Winning an election with an anti-war label, Obama has promised - kinda - to end
the American war there and bring the troops - sorta, mostly - home. But even
after his planned 16-month withdrawal of US "combat brigades", which may not be
welcomed by his commanders in the field, including former Iraq commander, now
Central Command head General David Petraeus, there are still plenty of
combative non-combat forces, which will be labeled "residual" and left behind
to fight "al-Qaeda".
Then, there are all those "advisors" still there to train Iraqi forces, the
guards for the giant bases the Bush administration built in the country, the
many thousands of armed private security contractors from companies like
Blackwater, and of course, the 1,000 "diplomats" who are to staff the newly
opened US Embassy in Baghdad's Green Zone, possibly the largest embassy on the
planet. Hmmmm.
And while the new president turns to domestic matters, it's quite possible that
significant parts of his foreign policy could be left to the oversight of
future vice president Joe Biden who, in case anyone has forgotten, proposed a
plan for Iraq back in 2007 so filled with imperial hubris that it still
startles. In a Caesarian moment, he recommended that the US - not Iraqis -
functionally divide the country into three parts. Although he preferred to call
it a "federal system", it was, for all intents and purposes, a de facto
partition plan.
If Iraq remains a sorry tale of American destruction and dysfunction without,
as yet, a discernable end in sight, Afghanistan may prove Iraq squared. And
there, candidate Obama expressed no desire to wind the war down and withdraw
American troops. Quite the opposite, during the election campaign he plunked
hard for escalation, something the US's North Atlantic Treaty Organization
(NATO) allies are sure not to be too enthusiastic about. According to the Obama
plan, many more American troops (if available, itself an open question) are to
be poured into the country in what would essentially be a massive "surge"

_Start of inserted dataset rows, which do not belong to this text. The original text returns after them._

===== config.mk =====
export PLATFORM = sky130hd
export DESIGN_NAME = sys_job_sequencer
export DESIGN_NICKNAME = d
export VERILOG_FILES = /design/src/rtl/sys_pkg.sv /design/src/rtl/sys_watchdog.sv /design/src/rtl/sys_job_sequencer.sv
export SDC_FILE = /design/constraint.sdc
export NUM_CORES = 1
export LEC_CHECK = 0
export BUFFER_PORTS_ARGS = -buffer_cell sky130_fd_sc_hd__buf_4
export CORE_ASPECT_RATIO = 1.4
export CORE_MARGIN = 4
export CORE_UTILIZATION = 25
export CTS_CLUSTER_SIZE = 16
export DETAILED_ROUTE_END_ITERATION = 6
export PLACE_DENSITY = 0.38
export SLEW_MARGIN = 20
export SYNTH_ARGS = -nofsm -noshare
export SYNTH_HDL_FRONTEND = slang
export SYNTH_HIERARCHICAL = 1
export SYNTH_SLANG_ARGS = --single-unit

===== constraint.sdc =====
create_clock -name clk -period 5.1 [get_ports clk]
set_input_delay 0.51 -clock clk [delete_from_list [all_inputs] [get_ports clk]]
set_output_delay 0.51 -clock clk [all_outputs]
set_load 0.05 [all_outputs]

===== src/rtl/sys_pkg.sv =====
// Shared types and defaults for the systolic-array job control path.
package sys_pkg;

    localparam int unsigned SYS_M     = 2;
    localparam int unsigned SYS_K     = 2;
    localparam int unsigned SYS_BW    = 2;
    localparam int unsigned OUT_BEATS = SYS_M * SYS_K / SYS_BW;

    typedef logic [31:0] word_t;

    typedef enum logic [2:0] {
        ST_IDLE     = 3'd0,
        ST_CLEAR    = 3'd1,
        ST_DISPATCH = 3'd2,
        ST_COMPUTE  = 3'd3,
        ST_COLLECT  = 3'd4,
        ST_FINISH   = 3'd5,
        ST_ERROR    = 3'd6
    } seq_state_t;

    typedef enum logic [1:0] {
        ERR_NONE    = 2'd0,
        ERR_ARRAY   = 2'd1,
        ERR_TIMEOUT = 2'd2,
        ERR_OVERRUN = 2'd3
    } err_code_t;

endpackage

strategy by yet another occupant of the Oval Office. Assumedly, the new Afghan
policy would be aided and abetted by those Central Intelligence Agency-run UAVs
directed toward Pakistan to hunt down al-Qaeda leader Osama bin Laden and pals,
while undoubtedly further destabilizing a shaky ally.
When it comes to rising civilian casualties from US air strikes in their
countries, both Afghan President Hamid Karzai and Pakistani President Asif Ali
Zardari have already used their congratulatory phone calls to president-elect
Obama to plead for an end to the attacks, which produce both a profusion of
dead bodies and a profusion of live, vengeful enemies. Both have done the same
with the Bush administration, Karzai to the point of tears.
The US military argues that the use of air power is necessary in the face of a
spreading, ever-more dangerous Taliban insurgency largely because there are too
few boots on the ground. "If we got more boots on the ground, we would not have
to rely as much on airstrikes", was the way army Brigadier General Michael
Tucker, deputy commander of NATO forces in Afghanistan, put it. But rest
assured, as the boots multiply on increasingly hostile ground, the military
will discover it needs more, not less, air power to back more troops in more
trouble.
So, after January 20, expect Obama to take possession of Bush's disastrous
Afghan war; and unless he is far more skilled than Alexander the Great, British
empire builders and the Russians, his war, too, will continue to rage without
ever becoming a raging success.
Finally, president-elect Obama accepted the overall framework of a global "war
on terror" during his presidential campaign. This "war" lies at the heart of
the Bush administration's fantasy world of war that has set all-too-real
expanses of the planet aflame. Its dangers were further highlighted this week
by the New York Times, which revealed that secret orders in the spring of 2004
gave the US military "new authority to attack the [al-]Qaeda terrorist network
anywhere in the world, and a more sweeping mandate to conduct operations in
countries not at war with the United States".
At least 12 such attacks have been carried out since then by special operations
forces on Pakistan, Somalia, most recently Syria, and other unnamed countries.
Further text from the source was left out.